Water maze performance in Dao ^−/− mice depends on the radial distance of the hidden platform from the side wall. A total of 46 mice (n = 11 males and n = 12 females per genotype) participated in Experiment 2. (A) With data collapsed across the four trials of each training session, and across the two radial platform distances, genotype had no apparent impact on water maze performance (path length to platform) during the 4‐day acquisition phase. (B) The performance (mean path length to platform across all 16 acquisition trials) of Dao ^−/− mice was numerically superior to that of WT mice in the peripheral platform group, but numerically inferior in the central platform group, yielding a borderline‐significant interaction between genotype and radial platform distance (P = 0.05). (C) Dao ^−/− mice spent significantly more time than WT mice in the peripheral zone (see Fig. 1C) of the pool. (D) Genotype had no effect on probe trial performance.
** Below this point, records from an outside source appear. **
From an optimization exercise on the open Yosys and OpenROAD flow, aimed at small area and a short achievable clock period; shortcuts taken in it are not production practice.
Only simulation tests tie the RTL to the original design; equivalence was not proved.
Power and IR drop assume default switching activity.

==> flow/design.v <==
package data_ram_bytelane_pkg;
    localparam int DEFAULT_DATA_BUS_WIDTH    = 16;
    localparam int DEFAULT_ADDRESS_BUS_WIDTH = 16;
    function automatic int clog2(input int unsigned value);
        int result;
        result = 0;
        for (int i = 0; i < 32; i++) begin
            if ((32'd1 << i) < value) begin
                result = i + 1;
            end
        end
        clog2 = result;
    endfunction
endpackage
module data_ram_bytelane_byte_array #(
    parameter int NUM_ENTRIES = 32
) (
    input  logic                      clk,
    input  logic [NUM_ENTRIES-1:0]    i_wr_en,
    input  logic [7:0]                i_wr_data,
    output logic [8*NUM_ENTRIES-1:0]  o_bytes
);
    logic [7:0] r_mem [NUM_ENTRIES];
    always_ff @(posedge clk) begin
        for (int k = 0; k < NUM_ENTRIES; k++) begin
            if (i_wr_en[k]) begin
                r_mem[k] <= i_wr_data;
            end
        end
    end
    always_comb begin
        for (int k = 0; k < NUM_ENTRIES; k++) begin
            o_bytes[8*k +: 8] = r_mem[k];
        end
    end
endmodule
module data_ram_bytelane_rd_grp (
    input  logic [63:0] i_bytes,
    input  logic [7:0]  i_sel,
    output logic [7:0]  o_byte
);
    always_comb begin
        o_byte = 8'h00;
        for (int k = 0; k < 8; k++) begin
            o_byte = o_byte | (i_bytes[8*k +: 8] & {8{i_sel[k]}});
        end
    end
endmodule
module data_ram_bytelane_rd_out (
    input  logic [31:0] i_grp_o,
    input  logic [31:0] i_grp_e,
    input  logic [3:0]  i_sel_o,
    input  logic [3:0]  i_sel_e,
    input  logic        i_hold,
    input  logic [7:0]  i_cur,
    output logic [7:0]  o_next
);
    always_comb begin
        o_next = i_cur & {8{i_hold}};
        for (int g = 0; g < 4; g++) begin
            o_next = o_next | (i_grp_o[8*g +: 8] & {8{i_sel_o[g]}})
                            | (i_grp_e[8*g +: 8] & {8{i_sel_e[g]}});
        end
    end
endmodule
module data_ram_bytelane_rd_sel (
    input  logic [15:0] i_addr,
    input  logic        i_req_valid,
    input  logic        i_ready,
    input  logic        i_clear_req,
    input  logic        i_rnw,
    output logic [7:0]  o_mem_o,
    output logic [7:0]  o_mem_e,
    output logic [3:0]  o_l0_o,
    output logic [3:0]  o_l0_e,
    output logic [3:0]  o_l1_o,
    output logic [3:0]  o_l1_e,
    output logic        o_hold
);
    logic       a0;
    logic       rd;
    logic [3:0] grp;
    logic [3:0] grp_e;
    logic       wrap;
    always_comb begin
        a0 = i_addr[0];
        rd = i_req_valid && i_ready && !i_clear_req && i_rnw
             && (i_addr[15:6] == 10'd0) && !(&i_addr[5:0]);
        for (int l = 0; l < 8; l++) o_mem_o[l] = (i_addr[3:1] == 3'(l));
        for (int h = 0; h < 4; h++) grp[h] = (i_addr[5:4] == 2'(h));
        o_mem_e = a0 ? {o_mem_o[6:0], o_mem_o[7]} : o_mem_o;
        wrap    = a0 && (i_addr[3:1] == 3'd7);
        grp_e   = wrap ? {grp[2:0], 1'b0} : grp;
        o_l0_o  = grp   & {4{rd &&  a0}};
        o_l0_e  = grp_e & {4{rd && !a0}};
        o_l1_o  = grp   & {4{rd && !a0}};
        o_l1_e  = grp_e & {4{rd &&  a0}};
        o_hold  = !rd;
    end
endmodule
module data_ram_bytelane_wr_dec (
    input  logic [15:0] i_addr,
    input  logic [1:0]  i_byte_en,
    input  logic        i_req_valid,
    input  logic        i_ready,
    input  logic        i_clear_req,
    input  logic        i_rnw,
    input  logic        i_busy,
    output logic [31:0] o_en_e,
    output logic [31:0] o_en_o
);
    logic        a0;
    logic        wr;
    logic        we_e_lo;
    logic        we_e_hi;
    logic        we_o;
    logic [3:0]  hi;
    logic [7:0]  lo;
    logic [31:0] dec;
    logic [31:0] dec_up;
    always_comb begin
        a0 = i_addr[0];
        wr = i_req_valid && i_ready && !i_clear_req && !i_rnw && (i_addr[15:6] == 10'd0);
        for (int h = 0; h < 4; h++) hi[h] = (i_addr[5:4] == 2'(h));
        for (int l = 0; l < 8; l++) lo[l] = (i_addr[3:1] == 3'(l));
        for (int k = 0; k < 32; k++) dec[k] = hi[k / 8] && lo[k % 8];
        dec_up  = {dec[30:0], 1'b0};
        we_e_lo = wr && !a0 && i_byte_en[0];
        we_e_hi = wr &&  a0 && i_byte_en[1];
        we_o    = wr && (a0 ? i_byte_en[0] : i_byte_en[1]);
        for (int k = 0; k < 32; k++) begin
            o_en_e[k] = i_busy || (dec[k] && we_e_lo) || (dec_up[k] && we_e_hi);
            o_en_o[k] = i_busy || (dec[k] && we_o && !((k == 31) && a0));
        end
    end
endmodule
module data_ram_bytelane #(
    parameter int DATA_BUS_WIDTH    = data_ram_bytelane_pkg::DEFAULT_DATA_BUS_WIDTH,
    parameter int ADDRESS_BUS_WIDTH = data_ram_bytelane_pkg::DEFAULT_ADDRESS_BUS_WIDTH,
    parameter int NUM_BYTES         = 64
) (
    input  logic                          clk,
    input  logic                          rst_n,
    input  logic                          clear_req,
    input  logic                          req_valid,
    output logic                          req_ready,
    input  logic                          read_not_write,
    input  logic [ADDRESS_BUS_WIDTH-1:0]  address,
    input  logic [DATA_BUS_WIDTH/8-1:0]   byte_en,
    input  logic [DATA_BUS_WIDTH-1:0]     write_data,
    output logic                          rsp_valid,
    output logic                          rsp_err,
    output logic [DATA_BUS_WIDTH-1:0]     read_data,
    output logic                          busy
);
    localparam int IDX_W = data_ram_bytelane_pkg::clog2(NUM_BYTES);
    localparam int HALF  = NUM_BYTES / 2;
    logic        r_busy;
    logic        r_ready;
    logic        r_rsp_valid;
    logic        r_rsp_err;
    logic [15:0] r_rd_data;
    logic        w_err;
    logic        w_accept;
    logic        w_a0;
    logic [HALF-1:0] w_en_e;
    logic [HALF-1:0] w_en_o;
    logic [7:0]  w_wd_e;
    logic [7:0]  w_wd_o;
    logic [8*HALF-1:0] w_bytes_e;
    logic [8*HALF-1:0] w_bytes_o;
    logic [7:0]  w_mem_o;
    logic [7:0]  w_mem_e;
    logic [3:0]  w_l0_o;
    logic [3:0]  w_l0_e;
    logic [3:0]  w_l1_o;
    logic [3:0]  w_l1_e;
    logic        w_hold;
    logic [31:0] w_grp_o;
    logic [31:0] w_grp_e;
    logic [15:0] w_rd_next;
    always_comb begin
        w_err    = (address[ADDRESS_BUS_WIDTH-1:IDX_W] != '0) || (&address[IDX_W-1:0]);
        w_accept = req_valid && r_ready && !clear_req;
        w_a0     = address[0];
        w_wd_e   = r_busy ? 8'h00 : (w_a0 ? write_data[15:8] : write_data[7:0]);
        w_wd_o   = r_busy ? 8'h00 : (w_a0 ? write_data[7:0]  : write_data[15:8]);
    end
    data_ram_bytelane_wr_dec u_wr_dec (
        .i_addr      (address),
        .i_byte_en   (byte_en),
        .i_req_valid (req_valid),
        .i_ready     (r_ready),
        .i_clear_req (clear_req),
        .i_rnw       (read_not_write),
        .i_busy      (r_busy),
        .o_en_e      (w_en_e),
        .o_en_o      (w_en_o)
    );
    data_ram_bytelane_byte_array #(
        .NUM_ENTRIES (HALF)
    ) u_even (
        .clk       (clk),
        .i_wr_en   (w_en_e),
        .i_wr_data (w_wd_e),
        .o_bytes   (w_bytes_e)
    );
    data_ram_bytelane_byte_array #(
        .NUM_ENTRIES (HALF)
    ) u_odd (
        .clk       (clk),
        .i_wr_en   (w_en_o),
        .i_wr_data (w_wd_o),
        .o_bytes   (w_bytes_o)
    );
    data_ram_bytelane_rd_sel u_rd_sel (
        .i_addr      (address),
        .i_req_valid (req_valid),
        .i_ready     (r_ready),
        .i_clear_req (clear_req),
        .i_rnw       (read_not_write),
        .o_mem_o (w_mem_o),
        .o_mem_e (w_mem_e),
        .o_l0_o  (w_l0_o),
        .o_l0_e  (w_l0_e),
        .o_l1_o  (w_l1_o),
        .o_l1_e  (w_l1_e),
        .o_hold  (w_hold)
    );
    for (genvar g = 0; g < 4; g++) begin : g_grp
        data_ram_bytelane_rd_grp u_grp_o (
            .i_bytes (w_bytes_o[64*g +: 64]),
            .i_sel   (w_mem_o),
            .o_byte  (w_grp_o[8*g +: 8])
        );
        data_ram_bytelane_rd_grp u_grp_e (
            .i_bytes (w_bytes_e[64*g +: 64]),
            .i_sel   (w_mem_e),
            .o_byte  (w_grp_e[8*g +: 8])
        );
    end
    data_ram_bytelane_rd_out u_out_l0 (
        .i_grp_o (w_grp_o),
        .i_grp_e (w_grp_e),
        .i_sel_o (w_l0_o),
        .i_sel_e (w_l0_e),
        .i_hold  (w_hold),
        .i_cur   (r_rd_data[7:0]),
        .o_next  (w_rd_next[7:0])
    );
    data_ram_bytelane_rd_out u_out_l1 (
        .i_grp_o (w_grp_o),
        .i_grp_e (w_grp_e),
        .i_sel_o (w_l1_o),
        .i_sel_e (w_l1_e),
        .i_hold  (w_hold),
        .i_cur   (r_rd_data[15:8]),
        .o_next  (w_rd_next[15:8])
    );
    always_ff @(posedge clk or negedge rst_n) begin
        if (!rst_n) begin
            r_busy      <= 1'b1;
            r_ready     <= 1'b0;
            r_rsp_valid <= 1'b0;
            r_rsp_err   <= 1'b0;
            r_rd_data   <= 16'h0000;
        end else begin
            r_busy      <= clear_req;
            r_ready     <= !clear_req;
            r_rsp_valid <= w_accept;
            r_rsp_err   <= w_accept && w_err;
            r_rd_data   <= w_rd_next;
        end
    end
    assign req_ready = r_ready;
    assign busy      = r_busy;
    assign rsp_valid = r_rsp_valid;
    assign rsp_err   = r_rsp_err;
    assign read_data = r_rd_data;
endmodule
make LEC_CHECK=0 CAP_MARGIN=20 CORE_MARGIN=2 CORE_UTILIZATION=60 CTS_CLUSTER_DIAMETER=100 CTS_CLUSTER_SIZE=20 PLACE_DENSITY=0.85 SETUP_SLACK_MARGIN=1.5 SLEW_MARGIN=20 SYNTH_HIERARCHICAL=1 finish   # period 4.0 ns
run.sh (not shown) runs the stock make flow with config.mk's settings and CLKGATE_MAP_FILE= SYNTH_SCRIPT=/design/flow/synth_recipe.tcl, a recipe that flattens the netlist after the stock synthesis.
The baseline passed the timing, DRC and antenna checks.
==> next run, changes <==
CORE_UTILIZATION = 50   (was 60)
CTS_CLUSTER_DIAMETER = unset   (was 100)
CTS_CLUSTER_SIZE = unset   (was 20)
PLACE_DENSITY = unset   (was 0.85)
=> Clock power increases by 58%. Die area climbs by 20%. Core utilization came out lower by 8.1 points. Cell count climbs by 6.4%.
==> next run, changes <==
CORE_UTILIZATION = 60   (was 50)
CTS_CLUSTER_DIAMETER = 100   (was unset)
CTS_CLUSTER_SIZE = 20   (was unset)
PLACE_DENSITY = 0.75   (was unset)
SETUP_SLACK_MARGIN = 1.3   (was 1.5)
Die area decreases by 16%. Clock-buffer cell count decreases by 11. Hold slack improves by 0.011 ns.

what the ideal ports hide:
In the flow no input, the clock included, has a driving cell. The finished layouts below were timed again as built, in two steps. Step 1 sets driving cells, clkbuf_16 on the clock port and buf_2 on the other inputs (assumed; they add their load-dependent delay and slew). Step 2 times the ports against the registers' clock, not the clock port: input delays grow and output delays shrink by t, the midpoint of the rising clock arrivals with the driver on. a / b / c = ideal / step 1 / step 2; a / b = the first two.
run | shift t [ns] | setup WS [ns] | worst register clock-pin slew, ns
the first run | 0.631 | 1.430 / 1.449 / 0.818 | 0.09 / 0.09
the second run | 0.654 | 1.532 / 1.483 / 0.884 | 0.07 / 0.07
the third run | 0.636 | 1.327 / 1.358 / 0.722 | 0.09 / 0.09
After both steps every run listed still meets setup and hold. The setup slack of the second run, which loses most, moves by -0.049 ns with the drivers and by -0.648 ns with both steps.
The graph shows percent time spent in each quadrant of the pool (platform indicates the quadrant in which the platform was located during training; other quadrants are defined relative to this quadrant). (E) Across the 4 days of training, WT mice in the central platform condition significantly outperformed Dao ^−/− mice on trial 1 (path length to platform), but not on the subsequent three trials, yielding a significant interaction between genotype and trial number (P = 0.022). (F) By contrast, there was no genotype × trial number interaction for path length to platform in the peripheral platform condition. **P‐value < 0.01. Error bars depict the SEM. Dashed line, chance performance (25%).

Figure 4

Increased anxiety in Dao ^−/− mice in the anxiogenic open field test. A total of 28 male mice (n = 14 per genotype) participated in Experiment 3. Relative to WT mice, Dao ^−/− mice (A) spent less time in the central zone of the arena, and (B) took longer to make their first centre zone entry. (C) Distance travelled did not differ between Dao ^−/− and WT mice. *P‐value < 0.05. Error bars depict the SEM.

Figure 5

Normal spatial memory in Dao ^−/− mice in the aversively motivated Y‐maze swim‐escape task. A total of 28 male mice (n = 14 per genotype) participated in Experiment 4. (A) Genotype had no effect on choice accuracy (% correct trials) in this task. (B) Dao ^−/− mice took longer than WT mice to reach the hidden escape platform, particularly on the first block of training. (C) Genotype had no effect on probe trial performance (% time spent in the target arm of the Y‐maze, the arm in which the platform was located during training). *P‐value < 0.05. Error bars depict the SEM. Dashed line, chance performance (50% for acquisition phase and 33.3% for probe trial).

Figure 6

Normal spatial memory in Dao ^−/− mice in the appetitively motivated Y‐maze task. A total of 24 male mice (n = 12 per genotype) participated in Experiment 5. (A) Genotype had no effect on choice accuracy (% correct trials) in this task. (B) Reward latencies were numerically, but not significantly, greater in Dao ^−/− mice than WT mice. Error bars depict the SEM. Dashed line, chance performance (50%).